- Encroachments. A survey will help you determine whether or not there are any unpermitted or unexpected encroachments or trespasses occurring on the property. These encroachments may be subtle – a neighbor’s fence meandering slightly onto the property – or extreme – a building constructed over one’s property line – and would only have been discovered by survey. Encroachments can give rise to claims of adverse possession and affect the insurability of your property.
- Utilities and other Easements and Improvements. The location of utilities and other easements is critical to your understanding of the property you are about to purchase. The title search will verify the existence of easements in the chain of title, but a survey will visibly show you where on the property those easements exist. The location may affect your planned use or development of the property. For example, does an ingress and egress easement in favor of a neighbor, or an underground sewer easement, exist where you were planning on constructing vertical improvements? These types of issues only can be accurately demonstrated through a survey, allowing you to plan around, or take steps to remediate, potential problems before closing.

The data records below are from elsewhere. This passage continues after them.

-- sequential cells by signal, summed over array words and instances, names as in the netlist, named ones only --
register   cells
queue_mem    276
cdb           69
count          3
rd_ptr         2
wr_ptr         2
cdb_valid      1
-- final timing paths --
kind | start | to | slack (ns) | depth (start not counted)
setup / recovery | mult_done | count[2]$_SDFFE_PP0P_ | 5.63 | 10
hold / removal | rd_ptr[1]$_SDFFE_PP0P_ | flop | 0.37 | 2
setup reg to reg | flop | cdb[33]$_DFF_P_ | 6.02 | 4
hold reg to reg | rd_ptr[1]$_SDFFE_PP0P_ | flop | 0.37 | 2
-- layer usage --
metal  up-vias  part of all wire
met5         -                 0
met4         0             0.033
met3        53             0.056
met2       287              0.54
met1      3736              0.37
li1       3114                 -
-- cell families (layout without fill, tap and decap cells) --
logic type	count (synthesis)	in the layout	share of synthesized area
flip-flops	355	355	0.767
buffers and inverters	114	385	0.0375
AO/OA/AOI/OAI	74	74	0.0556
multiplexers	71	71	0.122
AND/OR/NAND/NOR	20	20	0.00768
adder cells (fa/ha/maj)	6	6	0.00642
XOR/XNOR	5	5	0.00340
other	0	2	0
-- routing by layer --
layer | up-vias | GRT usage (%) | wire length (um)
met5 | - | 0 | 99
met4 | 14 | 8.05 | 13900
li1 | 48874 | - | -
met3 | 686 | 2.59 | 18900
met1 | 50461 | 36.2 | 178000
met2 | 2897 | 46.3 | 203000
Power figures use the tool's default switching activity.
`config.mk`:
```
export PLATFORM = sky130hd
export DESIGN_NAME = div_result_queue
export DESIGN_NICKNAME = d
export VERILOG_FILES = /design/src/apb_regs_pkg.sv /design/src/div_pkg.sv /design/src/div_result_queue.sv
export SDC_FILE = /design/constraint.sdc
export NUM_CORES = 1
export LEC_CHECK = 0
export BUFFER_PORTS_ARGS = -buffer_cell sky130_fd_sc_hd__buf_2
export CAP_MARGIN = 20
export CORE_MARGIN = 2
export CORE_UTILIZATION = 60
export DETAILED_ROUTE_END_ITERATION = 16
export GPL_TIMING_DRIVEN = 0
export PLACE_DENSITY_LB_ADDON = 0.12
export SKIP_CTS_REPAIR_TIMING = 1
export SLEW_MARGIN = 20
export SYNTH_ARGS = -nofsm -noshare
export SYNTH_HDL_FRONTEND = slang
export SYNTH_SLANG_ARGS = --single-unit
```
`constraint.sdc`:
```
create_clock -name clk -period 4.9 [get_ports clk]
set_clock_uncertainty 0.15 [all_clocks]
set_input_delay 0.735 -clock clk [delete_from_list [all_inputs] [get_ports clk]]
set_output_delay 0.735 -clock clk [all_outputs]
set_load 0.01 [all_outputs]
```
File: src/apb_regs_pkg.sv
`default_nettype none

package apb_regs_pkg;

    localparam int APB_AW = 5;
    localparam int APB_DW = 32;

    typedef logic [APB_AW-1:0] apb_addr_t;  // byte address
    typedef logic [APB_DW-1:0] apb_data_t;

    // register map
    localparam apb_addr_t ADDR_DIVIDEND = 5'h00;   // rw
    localparam apb_addr_t ADDR_DIVISOR = 5'h04;    // rw
    localparam apb_addr_t ADDR_CMD = 5'h08;        // wo, launches
    localparam apb_addr_t ADDR_STATUS = 5'h0C;     // ro
    localparam apb_addr_t ADDR_RESULT = 5'h10;     // ro, pops

    // result queue
    localparam int QUEUE_DEPTH = 8;
    localparam int QUEUE_PTR_W = $clog2(QUEUE_DEPTH);
    localparam int COUNT_W = 4;             // holds 0..QUEUE_DEPTH

    typedef logic [COUNT_W-1:0] count_t;

    // status fields, count sits in the low bits
    localparam int STATUS_NO_CREDIT_BIT = 8;

endpackage

`default_nettype wire

File: src/div_pkg.sv
`default_nettype none

package div_pkg;

    localparam int XLEN = 32;               // operand width
    localparam int STAGES = XLEN;           // one cell per quotient bit

    // operands, quotient, remainder and result words
    typedef logic [XLEN-1:0] word_t;

    // partial remainder with the next dividend bit appended
    typedef logic [XLEN:0] partial_t;

    // command word bits
    localparam int CMD_SIGNED_BIT = 0;
    localparam int CMD_REM_BIT = 1;

    // tags carried alongside each division
    localparam int TAG_W = 3;
    localparam int TAG_NEG_Q = 0;           // negate quotient
    localparam int TAG_NEG_R = 1;           // negate remainder
    localparam int TAG_SEL_REM = 2;         // keep remainder, else quotient

    typedef logic [TAG_W-1:0] tag_t;

endpackage

`default_nettype wire
File: src/div_apb_slave.sv
`timescale 1ns/1ps
`default_nettype none

module div_apb_slave (
    input  logic                      clk,
    input  logic                      rstn,
    input  logic                      psel,
    input  logic                      penable,
    input  logic                      pwrite,
    input  apb_regs_pkg::apb_addr_t   paddr,
    input  apb_regs_pkg::apb_data_t   pwdata,
    output apb_regs_pkg::apb_data_t   prdata,
    output logic                      pready,
    output logic                      pslverr,
    input  logic                      no_credit,
    input  apb_regs_pkg::count_t      count,
    input  div_pkg::word_t            head_data,
    output logic                      launch_valid,
    output div_pkg::word_t            launch_dividend,
    output div_pkg::word_t            launch_divisor,
    output logic                      launch_neg_q,
    output logic                      launch_neg_r,
    output logic                      launch_sel_rem,
    output logic                      pop
);
    import div_pkg::*;
    import apb_regs_pkg::*;

    word_t dividend_q;
    word_t divisor_q;
    logic  access;
    logic  wr_en;
    logic  rd_en;
    logic  addr_ok;
    logic  q_empty;
    logic  cmd_go;
    logic  dvd_neg;
    logic  dvs_neg;

    assign access = psel & penable;         // no wait states
    assign wr_en = access & pwrite;
    assign rd_en = access & ~pwrite;
    assign q_empty = (count == '0);
    assign pready = 1'b1;

    // legal address and direction
    always_comb begin
        case (paddr)
            ADDR_DIVIDEND, ADDR_DIVISOR: addr_ok = 1'b1;
            ADDR_CMD:                    addr_ok = pwrite;
            ADDR_STATUS, ADDR_RESULT:    addr_ok = ~pwrite;
            default:                     addr_ok = 1'b0;
        endcase
    end

    assign pslverr = access & (~addr_ok
                               | (wr_en & (paddr == ADDR_CMD) & no_credit)
                               | (rd_en & (paddr == ADDR_RESULT) & q_empty));

    assign cmd_go = wr_en & (paddr == ADDR_CMD) & ~no_credit;
    assign pop = rd_en & (paddr == ADDR_RESULT) & ~q_empty;

    assign dvd_neg = pwdata[CMD_SIGNED_BIT] & dividend_q[XLEN-1];
    assign dvs_neg = pwdata[CMD_SIGNED_BIT] & divisor_q[XLEN-1];

    always_ff @(posedge clk or negedge rstn) begin
        if (!rstn) begin
            dividend_q <= '0;
            divisor_q <= '0;
        end else begin
            if (wr_en && paddr == ADDR_DIVIDEND)
                dividend_q <= pwdata;
            if (wr_en && paddr == ADDR_DIVISOR)
                divisor_q <= pwdata;
        end
    end

    always_ff @(posedge clk or negedge rstn) begin
        if (!rstn)
            launch_valid <= 1'b0;
        else
            launch_valid <= cmd_go;
    end

    // magnitudes and sign tags for the pipe
    always_ff @(posedge clk) begin
        if (cmd_go) begin
            launch_dividend <= dvd_neg ? -dividend_q : dividend_q;
            launch_divisor <= dvs_neg ? -divisor_q : divisor_q;
            launch_neg_q <= (dvd_neg ^ dvs_neg) & (divisor_q != '0);  // x/0 stays all ones
            launch_neg_r <= dvd_neg;
            launch_sel_rem <= pwdata[CMD_REM_BIT];
        end
    end

    always_comb begin
        prdata = '0;
        case (paddr)
            ADDR_DIVIDEND: prdata = dividend_q;
            ADDR_DIVISOR:  prdata = divisor_q;
            ADDR_STATUS: begin
                prdata[COUNT_W-1:0] = count;
                prdata[STATUS_NO_CREDIT_BIT] = no_credit;
            end
            ADDR_RESULT:   prdata = q_empty ? '0 : head_data;
            default:       prdata = '0;
        endcase
    end

endmodule

`default_nettype wire
[config.mk]
export PLATFORM = sky130hd
export DESIGN_NAME = compute_cluster
export DESIGN_NICKNAME = d
export VERILOG_FILES = /design/src/common/cluster_pkg.sv /design/src/hdl/compute_cluster.sv /design/src/hdl/done_fifo.sv /design/src/hdl/warp_exec.sv /design/src/icache/icache.sv /design/src/hdl/warp_table.sv
export SDC_FILE = /design/constraint.sdc
export NUM_CORES = 2
export LEC_CHECK = 0
export BUFFER_PORTS_ARGS = -buffer_cell sky130_fd_sc_hd__buf_4
export CAP_MARGIN = 20
export CORE_UTILIZATION = 54
export DETAILED_ROUTE_END_ITERATION = 12
export PLACE_DENSITY_LB_ADDON = 0.12
export SLEW_MARGIN = 20
export SYNTH_ARGS = -nofsm -noshare
export SYNTH_HDL_FRONTEND = slang
export SYNTH_HIERARCHICAL = 1
export SYNTH_SLANG_ARGS = --single-unit
[constraint.sdc]
create_clock -name clk_i -period 30.5 [get_ports clk_i]
set_input_delay 6.1 -clock clk_i [delete_from_list [all_inputs] [get_ports clk_i]]
set_output_delay 6.1 -clock clk_i [all_outputs]
set_load 0.02 [all_outputs]
[src/common/cluster_pkg.sv]
// Shared widths, opcodes and instruction layout of the compute cluster
// Imported by every RTL block of the cluster
`default_nettype none

package cluster_pkg;

    // Warp slots
    localparam int NUM_WARPS  = 4;
    localparam int WARP_IDX_W = $clog2(NUM_WARPS);

    // Datapath widths, pc and addresses count words
    localparam int PC_W         = 16;
    localparam int ADDR_W       = 24;
    localparam int DATA_W       = 32;
    localparam int TBLOCK_IDX_W = 8;
    localparam int TGROUP_ID_W  = 8;
    localparam int INSTR_W      = 32;

    // Instruction cache geometry
    localparam int LINE_WORDS    = 4;
    localparam int LINE_W        = LINE_WORDS * INSTR_W;
    localparam int NUM_LINES     = 8;
    localparam int IC_WORD_IDX_W = $clog2(LINE_WORDS);
    localparam int IC_LINE_IDX_W = $clog2(NUM_LINES);
    localparam int IC_TAG_W      = PC_W - IC_LINE_IDX_W - IC_WORD_IDX_W;

    // Miss FSM encodings
    localparam logic [1:0] IC_IDLE = 2'd0;
    localparam logic [1:0] IC_REQ  = 2'd1;
    localparam logic [1:0] IC_WAIT = 2'd2;

    // Opcodes in the top nibble, all others run as no-op
    localparam logic [3:0] OP_ADDI  = 4'd1;
    localparam logic [3:0] OP_STORE = 4'd2;
    localparam logic [3:0] OP_EXIT  = 4'd15;

    // One instruction word seen as arithmetic or as store
    typedef union packed {
        struct packed {
            logic [3:0]          opcode;
            logic [11:0]         unused;
            logic signed [15:0]  imm;
        } arith;
        struct packed {
            logic [3:0]  opcode;
            logic [11:0] offset;
            logic [15:0] unused;
        } store;
    } instr_u;

endpackage

`default_nettype wire
[src/hdl/compute_cluster.sv]
// Top level of the compute cluster
// Ties the warp table, executor, instruction cache and done queue to the outside ports
`timescale 1ns/1ps
`default_nettype none

module compute_cluster
    import cluster_pkg::*;
(
    input  logic                    clk_i,
    input  logic                    rst_n_i,
    input  logic                    flush_ic_i,
    // Thread block allocation
    output logic                    warp_free_o,
    input  logic                    allocate_warp_i,
    input  logic [PC_W-1:0]         allocate_pc_i,
    input  logic [ADDR_W-1:0]       allocate_dp_addr_i,
    input  logic [TBLOCK_IDX_W-1:0] allocate_tblock_idx_i,
    input  logic [TGROUP_ID_W-1:0]  allocate_tgroup_id_i,
    // Thread block completion
    output logic                    tblock_done_o,
    output logic [TGROUP_ID_W-1:0]  tblock_done_id_o,
    input  logic                    tblock_done_ready_i,
    // Instruction memory read
    output logic                    imem_ar_valid_o,
    output logic [PC_W-1:0]         imem_ar_addr_o,
    input  logic                    imem_ar_ready_i,
    input  logic                    imem_r_valid_i,
    input  logic [LINE_W-1:0]       imem_r_data_i,
    output logic                    imem_r_ready_o,
    // Data memory write
    output logic                    mem_aw_valid_o,
    output logic [ADDR_W-1:0]       mem_aw_addr_o,
    output logic [DATA_W-1:0]       mem_w_data_o,
    input  logic                    mem_aw_ready_i
);

    logic                   issue_valid;
    logic [PC_W-1:0]        issue_pc;
    logic [DATA_W-1:0]      issue_acc;
    logic [ADDR_W-1:0]      issue_dp_addr;
    logic [TGROUP_ID_W-1:0] issue_tgroup_id;
    logic                   fetch_valid;
    logic [PC_W-1:0]        fetch_pc;
    logic                   fetch_hit;
    logic [INSTR_W-1:0]     fetch_instr;
    logic                   retire_valid;
    logic [PC_W-1:0]        retire_next_pc;
    logic [DATA_W-1:0]      retire_acc;
    logic                   retire_exit;
    logic                   push_valid;
    logic [TGROUP_ID_W-1:0] push_id;
    logic                   push_ready;

    // Warp index stays internal, the executor works on the picked state alone
    warp_table i_warp_table (
        .clk_i                (clk_i),
        .rst_n_i              (rst_n_i),
        .allocate_warp_i      (allocate_warp_i),
        .allocate_pc_i        (allocate_pc_i),
        .allocate_dp_addr_i   (allocate_dp_addr_i),
        .allocate_tblock_idx_i(allocate_tblock_idx_i),
        .allocate_tgroup_id_i (allocate_tgroup_id_i),
        .warp_free_o          (warp_free_o),
        .issue_valid_o        (issue_valid),
        .issue_warp_o         (),
        .issue_pc_o           (issue_pc),
        .issue_acc_o          (issue_acc),
        .issue_dp_addr_o      (issue_dp_addr),
        .issue_tgroup_id_o    (issue_tgroup_id),
        .retire_valid_i       (retire_valid),
        .retire_next_pc_i     (retire_next_pc),
        .retire_acc_i         (retire_acc),
        .retire_exit_i        (retire_exit)
    );

    warp_exec i_warp_exec (
        .clk_i            (clk_i),
        .rst_n_i          (rst_n_i),
        .issue_valid_i    (issue_valid),
        .issue_pc_i       (issue_pc),
        .issue_acc_i      (issue_acc),
        .issue_dp_addr_i  (issue_dp_addr),
        .issue_tgroup_id_i(issue_tgroup_id),
        .fetch_valid_o    (fetch_valid),
        .fetch_pc_o       (fetch_pc),
        .fetch_hit_i      (fetch_hit),
        .fetch_instr_i    (fetch_instr),
        .mem_aw_valid_o   (mem_aw_valid_o),
        .mem_aw_addr_o    (mem_aw_addr_o),
        .mem_w_data_o     (mem_w_data_o),
        .mem_aw_ready_i   (mem_aw_ready_i),
        .push_valid_o     (push_valid),
        .push_id_o        (push_id),
        .push_ready_i     (push_ready),
        .retire_valid_o   (retire_valid),
        .retire_next_pc_o (retire_next_pc),
        .retire_acc_o     (retire_acc),
        .retire_exit_o    (retire_exit)
    );

    icache i_icache (
        .clk_i          (clk_i),
        .rst_n_i        (rst_n_i),
        .flush_ic_i     (flush_ic_i),
        .fetch_valid_i  (fetch_valid),
        .fetch_pc_i     (fetch_pc),
        .fetch_hit_o    (fetch_hit),
        .fetch_instr_o  (fetch_instr),
        .imem_ar_valid_o(imem_ar_valid_o),
        .imem_ar_addr_o (imem_ar_addr_o),
        .imem_ar_ready_i(imem_ar_ready_i),
        .imem_r_valid_i (imem_r_valid_i),
        .imem_r_data_i  (imem_r_data_i),
        .imem_r_ready_o (imem_r_ready_o)
    );

    done_fifo i_done_fifo (
        .clk_i              (clk_i),
        .rst_n_i            (rst_n_i),
        .push_valid_i       (push_valid),
        .push_id_i          (push_id),
        .push_ready_o       (push_ready),
        .tblock_done_o      (tblock_done_o),
        .tblock_done_id_o   (tblock_done_id_o),
        .tblock_done_ready_i(tblock_done_ready_i)
    );

endmodule

`default_nettype wire

[src/hdl/done_fifo.sv]
// Two-entry queue of finished group ids in front of the block-done port
`timescale 1ns/1ps
`default_nettype none

module done_fifo
    import cluster_pkg::*;
(
    input  logic                   clk_i,
    input  logic                   rst_n_i,
    input  logic                   push_valid_i,
    input  logic [TGROUP_ID_W-1:0] push_id_i,
    output logic                   push_ready_o,
    output logic                   tblock_done_o,
    output logic [TGROUP_ID_W-1:0] tblock_done_id_o,
    input  logic                   tblock_done_ready_i
);

    logic [TGROUP_ID_W-1:0] mem_q [2];
    logic                   wr_ptr_q;
    logic                   rd_ptr_q;
    logic [1:0]             count_q;
    logic                   push;
    logic                   pop;

    assign push_ready_o     = (count_q != 2'd2);
    assign tblock_done_o    = (count_q != 2'd0);
    assign tblock_done_id_o = mem_q[rd_ptr_q];

    assign push = push_valid_i & push_ready_o;
    assign pop  = tblock_done_o & tblock_done_ready_i;

    always_ff @(posedge clk_i or negedge rst_n_i) begin
        if (!rst_n_i) begin
            wr_ptr_q <= 1'b0;
            rd_ptr_q <= 1'b0;
            count_q  <= 2'd0;
        end else begin
            wr_ptr_q <= wr_ptr_q ^ push;
            rd_ptr_q <= rd_ptr_q ^ pop;
            count_q  <= count_q + {1'b0, push} - {1'b0, pop};
        end
    end

    always_ff @(posedge clk_i) begin
        if (push) begin
            mem_q[wr_ptr_q] <= push_id_i;
        end
    end

endmodule

`default_nettype wire

[src/hdl/warp_exec.sv]
// Shared decoder and executor for the picked warp
// Drives stores and done pushes, retires once the side effect is taken
`timescale 1ns/1ps
`default_nettype none

module warp_exec
    import cluster_pkg::*;
(
    input  logic                   clk_i,
    input  logic                   rst_n_i,
    // Picked warp
    input  logic                   issue_valid_i,
    input  logic [PC_W-1:0]        issue_pc_i,
    input  logic [DATA_W-1:0]      issue_acc_i,
    input  logic [ADDR_W-1:0]      issue_dp_addr_i,
    input  logic [TGROUP_ID_W-1:0] issue_tgroup_id_i,
    // Instruction fetch
    output logic                   fetch_valid_o,
    output logic [PC_W-1:0]        fetch_pc_o,
    input  logic                   fetch_hit_i,
    input  logic [INSTR_W-1:0]     fetch_instr_i,
    // Data memory write
    output logic                   mem_aw_valid_o,
    output logic [ADDR_W-1:0]      mem_aw_addr_o,
    output logic [DATA_W-1:0]      mem_w_data_o,
    input  logic                   mem_aw_ready_i,
    // Finished block toward the done queue
    output logic                   push_valid_o,
    output logic [TGROUP_ID_W-1:0] push_id_o,
    input  logic                   push_ready_i,
    // New warp state
    output logic                   retire_valid_o,
    output logic [PC_W-1:0]        retire_next_pc_o,
    output logic [DATA_W-1:0]      retire_acc_o,
    output logic                   retire_exit_o
);

    instr_u             instr;
    logic [INSTR_W-1:0] held_q;
    logic               pend_q;
    logic               exec;
    logic               is_addi;
    logic               is_store;
    logic               is_exit;
    logic               side_fx;

    // A stalled store or exit keeps its word, so a flush cannot drop a raised valid
    assign fetch_valid_o = issue_valid_i & ~pend_q;
    assign fetch_pc_o    = issue_pc_i;
    assign instr         = pend_q ? held_q : fetch_instr_i;
    assign exec          = issue_valid_i & (pend_q | fetch_hit_i);

    assign is_addi  = (instr.arith.opcode == OP_ADDI);
    assign is_store = (instr.store.opcode == OP_STORE);
    assign is_exit  = (instr.arith.opcode == OP_EXIT);
    assign side_fx  = exec & (is_store | is_exit);

    assign mem_aw_valid_o = exec & is_store;
    assign mem_aw_addr_o  = issue_dp_addr_i + ADDR_W'(instr.store.offset);
    assign mem_w_data_o   = issue_acc_i;

    assign push_valid_o = exec & is_exit;
    assign push_id_o    = issue_tgroup_id_i;

    always_comb begin
        retire_valid_o = exec;
        if (is_store) begin
            retire_valid_o = exec & mem_aw_ready_i;
        end else if (is_exit) begin
            retire_valid_o = exec & push_ready_i;
        end
    end

    // Immediate is sign extended onto the accumulator
    assign retire_next_pc_o = issue_pc_i + 1'b1;
    assign retire_acc_o     = is_addi ? issue_acc_i + DATA_W'(instr.arith.imm) : issue_acc_i;
    assign retire_exit_o    = is_exit;

    always_ff @(posedge clk_i or negedge rst_n_i) begin
        if (!rst_n_i) begin
            pend_q <= 1'b0;
        end else if (retire_valid_o) begin
            pend_q <= 1'b0;
        end else if (side_fx) begin
            pend_q <= 1'b1;
        end
    end

    always_ff @(posedge clk_i) begin
        if (side_fx && !pend_q) begin
            held_q <= fetch_instr_i;
        end
    end

endmodule

`default_nettype wire

[src/icache/icache.sv]
// Direct-mapped instruction cache, one line fill at a time over the imem read port
// Hits answer in the same cycle, flush_ic_i drops every line
`timescale 1ns/1ps
`default_nettype none

module icache
    import cluster_pkg::*;
(
    input  logic               clk_i,
    input  logic               rst_n_i,
    input  logic               flush_ic_i,
    // Fetch side
    input  logic               fetch_valid_i,
    input  logic [PC_W-1:0]    fetch_pc_i,
    output logic               fetch_hit_o,
    output logic [INSTR_W-1:0] fetch_instr_o,
    // Instruction memory read address
    output logic               imem_ar_valid_o,
    output logic [PC_W-1:0]    imem_ar_addr_o,
    input  logic               imem_ar_ready_i,
    // Instruction memory read data, one full line
    input  logic               imem_r_valid_i,
    input  logic [LINE_W-1:0]  imem_r_data_i,
    output logic               imem_r_ready_o
);

    logic [NUM_LINES-1:0]     valid_q;
    logic [IC_TAG_W-1:0]      tag_q  [NUM_LINES];
    logic [LINE_W-1:0]        line_q [NUM_LINES];
    logic [1:0]               state_q;
    logic [PC_W-1:0]          miss_pc_q;
    logic                     fill_keep_q;
    logic [IC_WORD_IDX_W-1:0] fetch_word;
    logic [IC_LINE_IDX_W-1:0] fetch_line;
    logic [IC_TAG_W-1:0]      fetch_tag;
    logic [IC_LINE_IDX_W-1:0] fill_line;
    logic                     miss;
    logic                     fill_done;

    // pc splits into tag, line index and word within the line
    assign fetch_word = fetch_pc_i[IC_WORD_IDX_W-1:0];
    assign fetch_line = fetch_pc_i[IC_WORD_IDX_W +: IC_LINE_IDX_W];
    assign fetch_tag  = fetch_pc_i[PC_W-1 -: IC_TAG_W];
    assign fill_line  = miss_pc_q[IC_WORD_IDX_W +: IC_LINE_IDX_W];

    assign fetch_hit_o   = fetch_valid_i & valid_q[fetch_line]
                         & (tag_q[fetch_line] == fetch_tag);
    assign fetch_instr_o = line_q[fetch_line][fetch_word * INSTR_W +: INSTR_W];

    assign miss      = (state_q == IC_IDLE) & fetch_valid_i & ~fetch_hit_o;
    assign fill_done = imem_r_valid_i & imem_r_ready_o;

    assign imem_ar_valid_o = (state_q == IC_REQ);
    assign imem_ar_addr_o  = miss_pc_q;
    assign imem_r_ready_o  = (state_q == IC_WAIT);

    always_ff @(posedge clk_i or negedge rst_n_i) begin
        if (!rst_n_i) begin
            state_q     <= IC_IDLE;
            valid_q     <= '0;
            fill_keep_q <= 1'b0;
        end else begin
            if (flush_ic_i) begin
                valid_q     <= '0;
                // Line in flight predates the flush
                fill_keep_q <= 1'b0;
            end else if (fill_done && fill_keep_q) begin
                valid_q[fill_line] <= 1'b1;
            end

            case (state_q)
                IC_IDLE: begin
                    if (miss) begin
                        state_q     <= IC_REQ;
                        fill_keep_q <= 1'b1;
                    end
                end
                IC_REQ: begin
                    if (imem_ar_ready_i) begin
                        state_q <= IC_WAIT;
                    end
                end
                IC_WAIT: begin
                    if (fill_done) begin
                        state_q <= IC_IDLE;
                    end
                end
                default: begin
                    state_q <= IC_IDLE;
                end
            endcase
        end
    end

    always_ff @(posedge clk_i) begin
        if (miss) begin
            miss_pc_q <= {fetch_pc_i[PC_W-1:IC_WORD_IDX_W], {IC_WORD_IDX_W{1'b0}}};
        end
        if (fill_done) begin
            line_q[fill_line] <= imem_r_data_i;
            tag_q[fill_line]  <= miss_pc_q[PC_W-1 -: IC_TAG_W];
        end
    end

endmodule

`default_nettype wire

[src/hdl/warp_table.sv]
// Warp slot table of the cluster
// Places new thread blocks in free slots and picks the issuing warp round-robin
`timescale 1ns/1ps
`default_nettype none

module warp_table
    import cluster_pkg::*;
(
    input  logic                    clk_i,
    input  logic                    rst_n_i,
    // Block allocation
    input  logic                    allocate_warp_i,
    input  logic [PC_W-1:0]         allocate_pc_i,
    input  logic [ADDR_W-1:0]       allocate_dp_addr_i,
    input  logic [TBLOCK_IDX_W-1:0] allocate_tblock_idx_i,
    input  logic [TGROUP_ID_W-1:0]  allocate_tgroup_id_i,
    output logic                    warp_free_o,
    // Picked warp toward the executor
    output logic                    issue_valid_o,
    output logic [WARP_IDX_W-1:0]   issue_warp_o,
    output logic [PC_W-1:0]         issue_pc_o,
    output logic [DATA_W-1:0]       issue_acc_o,
    output logic [ADDR_W-1:0]       issue_dp_addr_o,
    output logic [TGROUP_ID_W-1:0]  issue_tgroup_id_o,
    // Retire from the executor
    input  logic                    retire_valid_i,
    input  logic [PC_W-1:0]         retire_next_pc_i,
    input  logic [DATA_W-1:0]       retire_acc_i,
    input  logic                    retire_exit_i
);

    logic [NUM_WARPS-1:0]   active_q;
    logic [PC_W-1:0]        pc_q      [NUM_WARPS];
    logic [DATA_W-1:0]      acc_q     [NUM_WARPS];
    logic [ADDR_W-1:0]      dp_addr_q [NUM_WARPS];
    logic [TGROUP_ID_W-1:0] gid_q     [NUM_WARPS];
    logic [WARP_IDX_W-1:0]  rr_ptr_q;
    logic [WARP_IDX_W-1:0]  pick;
    logic [WARP_IDX_W-1:0]  cand;
    logic [WARP_IDX_W-1:0]  free_slot;
    logic                   alloc;

    assign warp_free_o = ~&active_q;
    assign alloc       = allocate_warp_i & warp_free_o;

    // Lowest free slot wins
    always_comb begin
        free_slot = '0;
        for (int i = NUM_WARPS - 1; i >= 0; i--) begin
            if (!active_q[i]) begin
                free_slot = WARP_IDX_W'(i);
            end
        end
    end

    // First active warp at or after the pointer, scanned so the nearest one is kept
    always_comb begin
        issue_valid_o = 1'b0;
        pick          = rr_ptr_q;
        cand          = rr_ptr_q;
        for (int i = NUM_WARPS - 1; i >= 0; i--) begin
            cand = rr_ptr_q + WARP_IDX_W'(i);
            if (active_q[cand]) begin
                issue_valid_o = 1'b1;
                pick          = cand;
            end
        end
    end

    assign issue_warp_o      = pick;
    assign issue_pc_o        = pc_q[pick];
    assign issue_acc_o       = acc_q[pick];
    assign issue_dp_addr_o   = dp_addr_q[pick];
    assign issue_tgroup_id_o = gid_q[pick];

    always_ff @(posedge clk_i or negedge rst_n_i) begin
        if (!rst_n_i) begin
            active_q <= '0;
            rr_ptr_q <= '0;
        end else begin
            if (alloc) begin
                active_q[free_slot] <= 1'b1;
            end
            if (retire_valid_i) begin
                rr_ptr_q <= pick + 1'b1;
                if (retire_exit_i) begin
                    active_q[pick] <= 1'b0;
                end
            end else if (issue_valid_o) begin
                // Pin the pick so a new block cannot steal a stalled issue
                rr_ptr_q <= pick;
            end
        end
    end

    always_ff @(posedge clk_i) begin
        if (alloc) begin
            pc_q[free_slot]      <= allocate_pc_i;
            acc_q[free_slot]     <= DATA_W'(allocate_tblock_idx_i);
            dp_addr_q[free_slot] <= allocate_dp_addr_i;
            gid_q[free_slot]     <= allocate_tgroup_id_i;
        end
        if (retire_valid_i && !retire_exit_i) begin
            pc_q[pick]  <= retire_next_pc_i;
            acc_q[pick] <= retire_acc_i;
        end
    end

endmodule

`default_nettype wire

- Zoning and Building Setbacks. At the customer’s request, zoning classifications and conditions, such as building setbacks, may be shown on the face of the survey. This allows the user to determine if the existing improvements, or proposed improvements, encroach the setback line. If there is an existing violation, be sure to confirm whether or not the violation has been “grandfathered” in as a pre-existing non-conforming use, or whether a special permit or variance has been issued to allow the erection of the building.
- Is the property described in the purchase agreement the same property shown on the survey? Is the property described in the seller’s vesting deed the same property that is shown on the survey?
- Title Insurance Exceptions. Every title insurance commitment contains what are known as standard exceptions, through which the title insurer excludes coverage if a title issue arises under certain circumstances. Without legal guidance, many of these standard exceptions will make their way into the final title insurance policy at closing. Your attorney, however, should be able to have many of these standard exceptions removed if you obtained a survey of the property, providing you ultimately with a more robust title insurance policy that covers more issues that may arise with respect to the property.
- Affirmative Title Insurance Endorsements. Where title insurance exceptions limit your coverage, affirmative endorsements expand your title insurance coverage. Your attorney will be able to advise you on what endorsements would be most important to request based on the unique characteristics of the property, many of which can only be requested if the purchaser has obtained a survey of the property. For example, with a survey and the assistance of your attorney, you may be able to obtain affirmative coverage insuring: access to your property from a public or private right-of-way; the existence of utility lines and availability of utilities to the property; that the property that the seller owns is the exact same property as the property that was surveyed; and that the property abuts certain other identified properties without gaps or gores.